The 1890s and 1900s saw the expansion of logging in the Snoqualmie Valley. In 1906, the North Bend Lumber Company constructed a logging mill on Boxley Creek, a tributary of the South Fork Snoqualmie. Adjacent to the watershed, the Chester Morse Lake (draining into the Cedar River) was dammed in the mid-1910s, causing water levels to rise dramatically. Seepage into a glacial moraine allowed the lake and the Cedar watershed to indirectly feed the nearby Rattlesnake Lake and Boxley Creek, tributaries of the South Fork Snoqualmie. In December 1918, a heavy storm caused the lake to burst through the moraine and flood Boxley Creek (an event dubbed the Boxley Burst), destroying the logging community of Edgewick and causing hundreds of thousands of gallons of water and sediment to drain into the South Fork Snoqualmie.

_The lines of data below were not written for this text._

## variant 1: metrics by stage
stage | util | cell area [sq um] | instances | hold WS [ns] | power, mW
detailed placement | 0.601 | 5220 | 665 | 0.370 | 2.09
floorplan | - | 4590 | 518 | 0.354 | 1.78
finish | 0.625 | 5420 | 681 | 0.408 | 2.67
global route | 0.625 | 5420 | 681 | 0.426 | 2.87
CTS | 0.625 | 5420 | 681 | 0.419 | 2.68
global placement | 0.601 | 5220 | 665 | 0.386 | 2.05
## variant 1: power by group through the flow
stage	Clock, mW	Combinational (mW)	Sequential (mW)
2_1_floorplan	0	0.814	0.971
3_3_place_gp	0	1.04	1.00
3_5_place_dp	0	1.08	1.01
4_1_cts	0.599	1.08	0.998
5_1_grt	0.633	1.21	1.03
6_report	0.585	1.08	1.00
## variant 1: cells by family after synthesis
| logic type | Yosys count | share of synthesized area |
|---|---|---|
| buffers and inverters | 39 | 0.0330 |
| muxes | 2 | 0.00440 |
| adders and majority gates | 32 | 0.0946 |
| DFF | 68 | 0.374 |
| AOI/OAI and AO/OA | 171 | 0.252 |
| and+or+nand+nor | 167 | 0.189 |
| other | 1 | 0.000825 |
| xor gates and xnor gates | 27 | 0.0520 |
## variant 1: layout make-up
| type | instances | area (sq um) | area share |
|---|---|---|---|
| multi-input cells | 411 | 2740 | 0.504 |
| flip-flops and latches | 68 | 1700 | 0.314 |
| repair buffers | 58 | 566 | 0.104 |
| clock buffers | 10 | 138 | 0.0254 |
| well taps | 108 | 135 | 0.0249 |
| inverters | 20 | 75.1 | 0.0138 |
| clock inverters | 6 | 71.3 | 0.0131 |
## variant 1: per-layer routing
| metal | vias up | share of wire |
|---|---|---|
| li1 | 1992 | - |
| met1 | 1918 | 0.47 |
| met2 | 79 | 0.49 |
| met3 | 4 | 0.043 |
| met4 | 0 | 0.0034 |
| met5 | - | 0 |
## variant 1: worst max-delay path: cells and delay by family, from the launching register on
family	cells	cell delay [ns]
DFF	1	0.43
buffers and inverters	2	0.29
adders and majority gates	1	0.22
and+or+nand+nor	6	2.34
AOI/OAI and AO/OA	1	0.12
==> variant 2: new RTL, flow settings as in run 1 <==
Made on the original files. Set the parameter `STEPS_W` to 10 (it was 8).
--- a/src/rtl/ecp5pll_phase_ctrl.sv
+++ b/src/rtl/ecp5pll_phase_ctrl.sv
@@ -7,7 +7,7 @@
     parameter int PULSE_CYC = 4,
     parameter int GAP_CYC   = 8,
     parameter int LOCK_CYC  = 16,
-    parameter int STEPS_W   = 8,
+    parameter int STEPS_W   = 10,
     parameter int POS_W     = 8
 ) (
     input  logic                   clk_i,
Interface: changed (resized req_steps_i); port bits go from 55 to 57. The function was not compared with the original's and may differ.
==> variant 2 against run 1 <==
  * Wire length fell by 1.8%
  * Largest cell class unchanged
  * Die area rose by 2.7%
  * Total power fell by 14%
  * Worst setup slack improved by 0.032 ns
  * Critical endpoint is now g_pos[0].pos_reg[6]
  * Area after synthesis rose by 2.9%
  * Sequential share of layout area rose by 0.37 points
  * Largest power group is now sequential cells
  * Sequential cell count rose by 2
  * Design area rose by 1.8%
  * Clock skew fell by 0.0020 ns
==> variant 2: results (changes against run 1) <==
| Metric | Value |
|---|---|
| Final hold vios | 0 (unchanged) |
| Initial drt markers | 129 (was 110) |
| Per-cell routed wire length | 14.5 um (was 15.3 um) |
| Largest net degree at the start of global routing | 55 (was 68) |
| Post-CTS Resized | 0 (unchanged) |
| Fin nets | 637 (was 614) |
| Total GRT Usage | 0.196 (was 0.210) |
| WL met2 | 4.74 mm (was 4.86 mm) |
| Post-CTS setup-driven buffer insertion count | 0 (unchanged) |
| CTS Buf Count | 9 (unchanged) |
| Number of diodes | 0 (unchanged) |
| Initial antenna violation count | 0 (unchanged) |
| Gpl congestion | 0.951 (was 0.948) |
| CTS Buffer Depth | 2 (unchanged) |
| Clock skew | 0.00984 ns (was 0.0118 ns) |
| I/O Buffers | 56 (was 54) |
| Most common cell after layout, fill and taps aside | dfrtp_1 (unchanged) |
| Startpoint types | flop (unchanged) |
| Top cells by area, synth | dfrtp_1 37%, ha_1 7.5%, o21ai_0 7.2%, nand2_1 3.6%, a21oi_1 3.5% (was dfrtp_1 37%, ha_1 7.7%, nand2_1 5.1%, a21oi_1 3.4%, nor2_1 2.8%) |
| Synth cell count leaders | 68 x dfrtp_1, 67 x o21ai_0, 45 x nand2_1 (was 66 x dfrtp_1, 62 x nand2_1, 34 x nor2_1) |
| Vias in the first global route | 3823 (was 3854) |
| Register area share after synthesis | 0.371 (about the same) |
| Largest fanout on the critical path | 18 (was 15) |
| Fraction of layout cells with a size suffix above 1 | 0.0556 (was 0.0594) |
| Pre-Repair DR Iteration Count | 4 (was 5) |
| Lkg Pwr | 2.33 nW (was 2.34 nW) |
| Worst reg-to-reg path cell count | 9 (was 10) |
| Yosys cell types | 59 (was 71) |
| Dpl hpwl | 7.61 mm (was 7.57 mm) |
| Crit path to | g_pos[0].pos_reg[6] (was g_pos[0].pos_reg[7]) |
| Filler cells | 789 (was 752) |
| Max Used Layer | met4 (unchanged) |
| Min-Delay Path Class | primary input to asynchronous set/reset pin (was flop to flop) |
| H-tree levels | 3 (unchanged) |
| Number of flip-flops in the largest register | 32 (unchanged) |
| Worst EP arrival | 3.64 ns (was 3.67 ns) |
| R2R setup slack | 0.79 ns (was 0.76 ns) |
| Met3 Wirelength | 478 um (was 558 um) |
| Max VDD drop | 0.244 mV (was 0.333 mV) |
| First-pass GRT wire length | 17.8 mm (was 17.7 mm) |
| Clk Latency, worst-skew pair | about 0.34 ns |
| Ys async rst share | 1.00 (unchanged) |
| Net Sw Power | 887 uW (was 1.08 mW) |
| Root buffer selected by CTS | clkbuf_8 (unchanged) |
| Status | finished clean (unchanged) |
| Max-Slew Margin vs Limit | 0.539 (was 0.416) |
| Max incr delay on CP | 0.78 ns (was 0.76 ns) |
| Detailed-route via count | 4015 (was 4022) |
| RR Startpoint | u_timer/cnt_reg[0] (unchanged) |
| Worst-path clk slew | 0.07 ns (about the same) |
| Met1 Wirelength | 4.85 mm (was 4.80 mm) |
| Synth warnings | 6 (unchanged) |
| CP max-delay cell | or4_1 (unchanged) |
==> src/rtl/channel_scanner_settle_counter.sv <==
// settle_counter: dwell counter for one mux channel slot.
// Ports:
//   clk      in  clock
//   rst_n    in  asynchronous active-low reset
//   clear    in  synchronous clear to 0 (wins over enable)
//   enable   in  count up by one
//   terminal out high while the count equals SETTLE
module settle_counter
  import scan_pkg::*;
#(
  parameter int SETTLE = DEFAULT_SETTLE
) (
  input  logic clk,
  input  logic rst_n,
  input  logic clear,
  input  logic enable,
  output logic terminal
);

  localparam int W = cnt_width(SETTLE);
  localparam logic [W-1:0] TERM = W'(SETTLE);
  localparam logic [W-1:0] ONE  = W'(1);

  logic [W-1:0] count_r;

  // Dwell count register: clear has priority over counting.
  always_ff @(posedge clk or negedge rst_n) begin
    if (!rst_n) begin
      count_r <= '0;
    end else if (clear) begin
      count_r <= '0;
    end else if (enable) begin
      count_r <= count_r + ONE;
    end else begin
      count_r <= count_r;
    end
  end

  assign terminal = (count_r == TERM);

endmodule

==> src/rtl/channel_scanner.sv <==
// channel_scanner: steps a 4:1 mux select through all channels, holds each
// select for SETTLE+1 cycles, samples w on the last cycle of each slot and
// presents the four samples as one word through a valid/ready handshake.
// Ports:
//   clk    in  clock
//   rst_n  in  asynchronous active-low reset
//   start  in  request one scan (only looked at in IDLE)
//   w      in  mux output, synchronous to clk
//   s0,s1  out mux select, straight from the select register
//   busy   out high in SCAN and DONE
//   data   out captured word, bit i = w seen with select i
//   valid  out data holds a completed scan
//   ready  in  consumer takes data when valid && ready
module channel_scanner
  import scan_pkg::*;
#(
  parameter int SETTLE = DEFAULT_SETTLE
) (
  input  logic       clk,
  input  logic       rst_n,
  input  logic       start,
  input  logic       w,
  output logic       s0,
  output logic       s1,
  output logic       busy,
  output logic [3:0] data,
  output logic       valid,
  input  logic       ready
);

  scan_state_t state_r;
  logic [1:0]  sel_r;
  logic [3:0]  data_buf_r;
  logic [3:0]  buf_next_s;
  logic        terminal_s;
  logic        cnt_clear_s;
  logic        cnt_enable_s;

  // The counter only runs in SCAN and restarts at every capture, so it is
  // already zero on the first SCAN cycle of each channel.
  assign cnt_enable_s = (state_r == SCAN);
  assign cnt_clear_s  = (state_r != SCAN) || terminal_s;

  settle_counter #(
    .SETTLE (SETTLE)
  ) u_settle (
    .clk      (clk),
    .rst_n    (rst_n),
    .clear    (cnt_clear_s),
    .enable   (cnt_enable_s),
    .terminal (terminal_s)
  );

  // Buffer with the current sample merged in; used so the final channel
  // reaches data on the same edge it is captured.
  always_comb begin
    buf_next_s        = data_buf_r;
    buf_next_s[sel_r] = w;
  end

  // Select goes to the mux without any decode so it cannot glitch.
  assign s0 = sel_r[0];
  assign s1 = sel_r[1];

  // Scanner FSM with registered busy/valid/data.
  always_ff @(posedge clk or negedge rst_n) begin
    if (!rst_n) begin
      state_r    <= IDLE;
      sel_r      <= 2'd0;
      data_buf_r <= 4'd0;
      data       <= 4'd0;
      valid      <= 1'b0;
      busy       <= 1'b0;
    end else begin
      case (state_r)
        IDLE: begin
          if (start) begin
            state_r <= SCAN;
            sel_r   <= 2'd0;
            busy    <= 1'b1;
          end else begin
            state_r <= IDLE;
          end
        end
        SCAN: begin
          if (terminal_s) begin
            data_buf_r <= buf_next_s;
            if (sel_r == 2'd3) begin
              state_r <= DONE;
              valid   <= 1'b1;
              data    <= buf_next_s;
            end else begin
              sel_r <= sel_r + 2'd1;
            end
          end else begin
            state_r <= SCAN;
          end
        end
        DONE: begin
          // start is deliberately ignored here, even on the accept edge.
          if (valid && ready) begin
            state_r <= IDLE;
            valid   <= 1'b0;
            busy    <= 1'b0;
            sel_r   <= 2'd0;
          end else begin
            state_r <= DONE;
          end
        end
        default: begin
          state_r <= IDLE;
          sel_r   <= 2'd0;
          valid   <= 1'b0;
          busy    <= 1'b0;
        end
      endcase
    end
  end

endmodule
`src/rtl/sti_pack_engine.sv`:
```
// Parallel-to-serial frame packer: a captured word becomes a 1..MAX_BYTES byte frame that is
// shifted out one bit per cycle, with each completed byte written to a pixel memory port.
module sti_pack_engine #(
    parameter int         DATA_W    = 16,
    parameter int         MAX_BYTES = 4,
    parameter int         ADDR_W    = 8,
    parameter logic [7:0] PAD_VALUE = 8'h00
) (
    input  logic              clk,
    input  logic              reset,
    input  logic              load,
    input  logic [DATA_W-1:0] pi_data,
    input  logic [1:0]        pi_length,
    input  logic              pi_fill,
    input  logic              pi_msb,
    input  logic              pi_low,
    input  logic              pi_end,
    output logic              ready,
    output logic              so_data,
    output logic              so_valid,
    output logic              pixel_wr,
    output logic [ADDR_W-1:0] pixel_addr,
    output logic [7:0]        pixel_dataout,
    output logic              pixel_finish,
    output logic              ovf
);

    localparam int                FRAME_W    = 8 * MAX_BYTES;
    localparam logic [5:0]        DATA_BITS  = 6'(DATA_W);
    localparam logic [5:0]        FRAME_BITS = 6'(FRAME_W);
    localparam logic [2:0]        MAX_N      = 3'(MAX_BYTES);
    localparam logic [ADDR_W-1:0] ADDR_LAST  = '1;
    localparam logic [ADDR_W-1:0] ADDR_ONE   = ADDR_W'(1);

    typedef enum logic [2:0] {
        IDLE,
        PREP,
        SHIFT,
        FILL,
        DONE
    } state_t;

    state_t              state_q, state_d;
    logic [DATA_W-1:0]   data_q, data_d;
    logic [2:0]          bytes_q, bytes_d;
    logic                fill_q, fill_d;
    logic                msb_q, msb_d;
    logic                low_q, low_d;
    logic                end_q, end_d;
    logic [FRAME_W-1:0]  sreg_q, sreg_d;
    logic [6:0]          byte_q, byte_d;
    logic [5:0]          bit_cnt_q, bit_cnt_d;
    logic                ready_q, ready_d;
    logic                so_data_q, so_data_d;
    logic                so_valid_q, so_valid_d;
    logic                wr_q, wr_d;
    logic [ADDR_W-1:0]   addr_q, addr_d;
    logic [7:0]          dout_q, dout_d;
    logic                finish_q, finish_d;
    logic                ovf_q, ovf_d;
    logic                wrote_q, wrote_d;

    logic [2:0]          req_n;
    logic [5:0]          frame_bits;
    logic [FRAME_W-1:0]  data_ext;
    logic [FRAME_W-1:0]  frame_v;
    logic [FRAME_W-1:0]  sreg_init;
    logic [FRAME_W-1:0]  sreg_src;
    logic                tx_bit;
    logic [7:0]          tx_byte;

    // Frame construction from the captured word and mode bits.
    always_comb begin
        req_n      = {1'b0, pi_length} + 3'd1;
        frame_bits = {bytes_q, 3'b000};
        data_ext   = FRAME_W'(data_q);
        if (frame_bits > DATA_BITS) begin
            frame_v = fill_q ? data_ext << (frame_bits - DATA_BITS) : data_ext;
        end else if (frame_bits < DATA_BITS) begin
            frame_v = low_q ? data_ext >> (DATA_BITS - frame_bits)
                            : data_ext & ({FRAME_W{1'b1}} >> (FRAME_BITS - frame_bits));
        end else begin
            frame_v = data_ext;
        end
        // MSB-first frames are left-aligned so each order always shifts out of one fixed end.
        sreg_init = msb_q ? frame_v << (FRAME_BITS - frame_bits) : frame_v;
    end

    always_comb begin
        // NOTE: every variable gets a default here so no path through the case infers a latch.
        state_d    = state_q;
        data_d     = data_q;
        bytes_d    = bytes_q;
        fill_d     = fill_q;
        msb_d      = msb_q;
        low_d      = low_q;
        end_d      = end_q;
        sreg_d     = sreg_q;
        byte_d     = byte_q;
        bit_cnt_d  = bit_cnt_q;
        addr_d     = addr_q;
        ovf_d      = ovf_q;
        wrote_d    = wrote_q;
        so_data_d  = 1'b0;
        so_valid_d = 1'b0;
        wr_d       = 1'b0;
        dout_d     = 8'h00;
        finish_d   = 1'b0;

        sreg_src = (state_q == PREP) ? sreg_init : sreg_q;
        tx_bit   = msb_q ? sreg_src[FRAME_W-1] : sreg_src[0];
        tx_byte  = {byte_q, tx_bit};

        case (state_q)
            IDLE: begin
                if (load) begin
                    data_d    = pi_data;
                    bytes_d   = (req_n > MAX_N) ? MAX_N : req_n;
                    fill_d    = pi_fill;
                    msb_d     = pi_msb;
                    low_d     = pi_low;
                    end_d     = pi_end;
                    bit_cnt_d = '0;
                    state_d   = PREP;
                end
            end
            PREP, SHIFT: begin
                if (state_q == SHIFT && bit_cnt_q == frame_bits) begin
                    state_d = end_q ? FILL : IDLE;
                end else begin
                    state_d    = SHIFT;
                    so_valid_d = 1'b1;
                    so_data_d  = tx_bit;
                    sreg_d     = msb_q ? sreg_src << 1 : sreg_src >> 1;
                    byte_d     = tx_byte[6:0];
                    bit_cnt_d  = bit_cnt_q + 6'd1;
                    if (bit_cnt_q[2:0] == 3'd7) begin
                        wr_d    = 1'b1;
                        dout_d  = tx_byte;
                        addr_d  = addr_q + ADDR_ONE;
                        wrote_d = 1'b1;
                        // The reset value of all-ones is a "nothing written yet" marker, not a wrap.
                        if (wrote_q && addr_q == ADDR_LAST) begin
                            ovf_d = 1'b1;
                        end
                    end
                end
            end
            FILL: begin
                if (addr_q == ADDR_LAST) begin
                    state_d  = DONE;
                    finish_d = 1'b1;
                end else begin
                    wr_d   = 1'b1;
                    dout_d = PAD_VALUE;
                    addr_d = addr_q + ADDR_ONE;
                end
            end
            DONE: begin
                finish_d = 1'b1;
            end
            default: begin
                state_d = IDLE;
            end
        endcase

        ready_d = (state_d == IDLE);
    end

    // NOTE: sequential state uses non-blocking assignments so every flop samples pre-edge values.
    always_ff @(posedge clk or posedge reset) begin
        if (reset) begin
            state_q    <= IDLE;
            data_q     <= '0;
            bytes_q    <= 3'd1;
            fill_q     <= 1'b0;
            msb_q      <= 1'b0;
            low_q      <= 1'b0;
            end_q      <= 1'b0;
            sreg_q     <= '0;
            byte_q     <= '0;
            bit_cnt_q  <= '0;
            ready_q    <= 1'b1;
            so_data_q  <= 1'b0;
            so_valid_q <= 1'b0;
            wr_q       <= 1'b0;
            addr_q     <= '1;
            dout_q     <= 8'h00;
            finish_q   <= 1'b0;
            ovf_q      <= 1'b0;
            wrote_q    <= 1'b0;
        end else begin
            state_q    <= state_d;
            data_q     <= data_d;
            bytes_q    <= bytes_d;
            fill_q     <= fill_d;
            msb_q      <= msb_d;
            low_q      <= low_d;
            end_q      <= end_d;
            sreg_q     <= sreg_d;
            byte_q     <= byte_d;
            bit_cnt_q  <= bit_cnt_d;
            ready_q    <= ready_d;
            so_data_q  <= so_data_d;
            so_valid_q <= so_valid_d;
            wr_q       <= wr_d;
            addr_q     <= addr_d;
            dout_q     <= dout_d;
            finish_q   <= finish_d;
            ovf_q      <= ovf_d;
            wrote_q    <= wrote_d;
        end
    end

    assign ready         = ready_q;
    assign so_data       = so_data_q;
    assign so_valid      = so_valid_q;
    assign pixel_wr      = wr_q;
    assign pixel_addr    = addr_q;
    assign pixel_dataout = dout_q;
    assign pixel_finish  = finish_q;
    assign ovf           = ovf_q;

endmodule

```
`config.mk`:
```
export PLATFORM = sky130hd
export DESIGN_NAME = sti_pack_engine
export DESIGN_NICKNAME = d
export VERILOG_FILES = /design/src/rtl/sti_pack_engine.sv
export SDC_FILE = /design/constraint.sdc
export NUM_CORES = 1
export LEC_CHECK = 0
export CAP_MARGIN = 20
export CELL_PAD_IN_SITES_DETAIL_PLACEMENT = 0
export CELL_PAD_IN_SITES_GLOBAL_PLACEMENT = 2
export CORE_UTILIZATION = 25
export CTS_CLUSTER_SIZE = 40
export DETAILED_ROUTE_END_ITERATION = 8
export PLACE_DENSITY = 0.67
export SLEW_MARGIN = 15
export SYNTH_ARGS = -nofsm -noshare
export SYNTH_HDL_FRONTEND = slang
export SYNTH_SLANG_ARGS = --single-unit
```
`constraint.sdc`:
```
create_clock -name clk -period 3.5 [get_ports clk]
set_input_delay 0.7 -clock clk [delete_from_list [all_inputs] [get_ports clk]]
set_output_delay 0.7 -clock clk [all_outputs]
set_load 0.05 [all_outputs]
```
==> impl_metrics.ini <==
[synthesis]
netlist_top_cells_area = dfrtp_1 (34%), nand2_1 (5.0%), dfstp_2 (4.3%)
syn_inst = 701
synth-edff-count = 0
ys_ff_latch = 94
synth-seq-area-share_pct = 38.3
async_reset_ff_share_pct = 100
synth_top_area_share_pct = 34.1
synth_area_mm2 = 0.00617
synth_fp_nets = 736
synth_warnings = 0
synth_cell_type_count = 80
synth_top_area_cell = dfrtp_1
syn_avg_cell_area_um2 = 8.80
synthFlopType = dfrtp_1

[power]
finalPower_w = 0.00831
ir_drop_mv = 0.545
leakagePower_nw = 2.88
power_per_cell_area_mw_per_mm2 = 1140

[layout]
fin_area_mm2 = 0.00731
antennaDiodeCount = 0
final_util_pct = 30.1
finalNetCount = 761
drive_gt1_share_pct = 12.4
fillCellCount = 2595
syn2layout_area_growth_pct = 18.5

[outcome]
outcome = finished, final reports clean

[die]
rows = 57
initial_utilization_pct = 25.4
die_h_um = 159
pin_count = 47
core_area_mm2 = 0.0242
dieArea_mm2 = 0.0253
die_w_um = 159

[placement]
post-dp-hpwl_um = 17900
dp_slack_ns = 0.178
dpl_cell_area_mm2 = 0.00701
portBuffers = 46
gp_congestion = 0.928

[route]
drt_iter0_drc = 615
ant_nets = 0
drc_errors = 0
vias = 5924
viasPerCell = 5.62
drt_wl_total_um = 24400
wl_per_cell_um = 23.1
firstDrtPassIters = 7

[global_route]
grt_max_degree = 50
grt_pass1_wl_um = 37200
grt_pass1_vias = 5763
antenna_found_initial = 0
grtUsageTotal_pct = 19.5
grt-ovfl-total = 0

[sta]
setup_violations = 0
setup_tns_ns = 0
skew_ns = 0.00978
report.final.slew_viol_count = 0
min_period_over_period_pct = 91.1
maxSlewHeadroom_pct = 50.2
fmax_ghz = 0.314
tightestPinTransition_ns = 0.747
min_period_ns = 3.19
setup_ws_ns = 0.313
grt_setup_unrepaired = false
finalHoldViolCount = 0

[setup_path]
cp_num_buf_inv = 2
rrSetupSlack_ns = 0.31
cpMostUsedCell = o311ai_0
path_depth = 9
startpoint = bytes_q[0]$_DFFE_PP1P_
crit_chain = inv_1 -> buf_4 -> ha_1 -> nand2b_1 -> a21oi_1 -> o21ai_1 -> nor2_1 -> o311ai_0 -> o311ai_0
endpoint = sreg_q[14]$_DFFE_PP0P_
path_class = register to register
cp.required_ns = 3.69
r2r_end = sreg_q[14]$_DFFE_PP0P_
crit_family = compound AO/OA/AOI/OAI gates
worstPathArrival_ns = 3.38
r2r_start = bytes_q[0]$_DFFE_PP1P_
crit_path_max_fanout = 11
worstRegToRegCells = 9
startpoint_type = register
crit_slowest_cell = o311ai_0
cpPeakStageDelay_ns = 0.54
endpoint_kind = register

[clock_tree]
cts_tree = yes
clockBufferDepth = 2
insertion_delay_ns = 0.37
cts_hold_buf = 0
clock-root-buffer = clkbuf_16
htreeDepth = 3
post_cts_buffers = 0
clock_sinks = 94
cts.clk_slew.worst_paths_ns = 0.08
numCtsBuffers = 9
cts_resized = 0

[hold_path]
hold_start = wrote_q$_DFFE_PP0P_
hold_path.class = register to register

[run]
max_cap_viol_count = 0
cell usage after synthesis, types with 6 or more instances:
| cell | n |
|---|---|
| dfrtp_1 | 84 |
| nand2_1 | 82 |
| nor2_1 | 55 |
| a21oi_1 | 39 |
| o21ai_0 | 35 |
| clkbuf_1 | 23 |
| buf_2 | 21 |
| mux2_2 | 18 |
| nand2b_1 | 17 |
| nand3_1 | 17 |
| o211ai_1 | 17 |
| a31oi_1 | 16 |
| and3_1 | 16 |
| nor3_1 | 16 |
| inv_1 | 13 |
| nand4_1 | 12 |
| o31ai_1 | 12 |
| mux2i_1 | 11 |
| a211oi_1 | 10 |
| dfstp_2 | 10 |
| ha_1 | 10 |
| o22ai_1 | 9 |
| a22o_1 | 8 |
| buf_1 | 8 |
| a22oi_1 | 7 |
| xnor2_1 | 7 |
| xor2_1 | 7 |
| a21o_1 | 6 |
| a221oi_1 | 6 |
where the power goes:
part / switching, W / internal (W)
Clock: 0.000533 / 0.000503
Combinational: 0.00338 / 0.00170
Sequential: 0.000628 / 0.00156
area by class of cell:
| cell class | instances | area, um^2 | share of cell area [%] |
|---|---|---|---|
| clock buffer | 9 | 225 | 3.08 |
| multi-input combinational | 535 | 3500 | 47.8 |
| timing repair buffer | 72 | 693 | 9.48 |
| tap | 324 | 405 | 5.55 |
| clock inverter | 7 | 68.8 | 0.941 |
| sequential | 94 | 2360 | 32.4 |
| inverter | 14 | 55.1 | 0.753 |
layout by cell type (no fill, tap or decap), drive strengths merged, types with 5 or more instances in the layout:
cell	n
a21oi	39
a22oi	7
inv	17
xnor2	7
o32ai	5
dfrtp	84
o311ai	5
a211oi	10
nor4	6
and3	16
clkdlybuf4s50	46
nor2b	5
nand3	19
buf	26
a31oi	16
dfstp	10
xor2	9
mux2	18
ha	10
mux2i	11
a22o	8
nor2	56
o22ai	9
nand2b	17
nand2	82
clkbuf	9
o21ai	37
a21o	6
nand4	12
a221oi	6
o221ai	5
nor3	19
o211ai	17
o31ai	12
a32oi	5
o2111ai	5
kinds of logic (layout without fill, tap and decap cells):
| kind of cell | count (synthesis) | after routing | share of synthesized area, % |
|---|---|---|---|
| simple gates | 261 | 261 | 22.0 |
| compound gates | 219 | 219 | 24.5 |
| flops | 94 | 94 | 38.3 |
| buf+inv | 72 | 102 | 5.19 |
| mux | 29 | 29 | 5.07 |
| xor+xnor | 16 | 16 | 2.88 |
| fa+ha+maj | 10 | 10 | 2.03 |
worst min-delay path by stage:
stage,end,slack (ns),depth (start not counted)
final,wrote_q$_DFFE_PP0P_,0.46,1
after global routing,wrote_q$_DFFE_PP0P_,0.50,1
after CTS,wrote_q$_DFFE_PP0P_,0.47,1
after detailed placement,wrote_q$_DFFE_PP0P_,0.45,1
after global placement,wrote_q$_DFFE_PP0P_,0.44,1
after floorplan,wrote_q$_DFFE_PP0P_,0.43,1
through the flow:
step | hold WS [ns] | std cells
final | 0.465 | 1055
after global routing | 0.502 | 1055
after CTS | 0.467 | 1054
after detailed placement | 0.448 | 1038
after global placement | 0.440 | 1038
after floorplan | 0.428 | 701
state kept, by name, summed over array words and instances (netlist names):
register / cells
data_q: 16
sreg_q: 32
pixel_addr: 8
bit_cnt_q: 6
so_data: 1
byte_q: 7
bytes_q: 3
pixel_dataout: 8
msb_q: 1
pixel_finish: 1
so_valid: 1
state_q: 3
pixel_wr: 1
end_q: 1
low_q: 1
wrote_q: 1
ovf: 1
ready: 1
fill_q: 1
per-layer routing:
layer	track usage (%)	routed length (um)	vias to the layer above
met5	0	0	-
met4	8.96	931	0
met3	2.14	1220	48
met2	30.1	11000	241
met1	27.2	11200	2970
li1	-	-	2665
Note: power is estimated with default switching activity, not from simulation.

A portion of the Milwaukee Road and an accompanying postal telegraph line was constructed through the Snoqualmie Pass in 1909, following the South Fork for part of its route. Over the path of an old wagon road through Snoqualmie Pass and the South Fork valley, the Sunset Highway was constructed in 1915, allowing automobiles to pass through the Cascades. The road was paved by 1936, and the area became a popular rest stop for motorists crossing through the mountains. Logging activity greatly expanded in the region, boosted by the establishment of a Civilian Conservation Corps lumber camp in the South Fork valley east of North Bend in 1935. Interstate 90, a freeway, now follows the South Fork across 24 mi of its course, from North Bend to Snoqualmie Pass.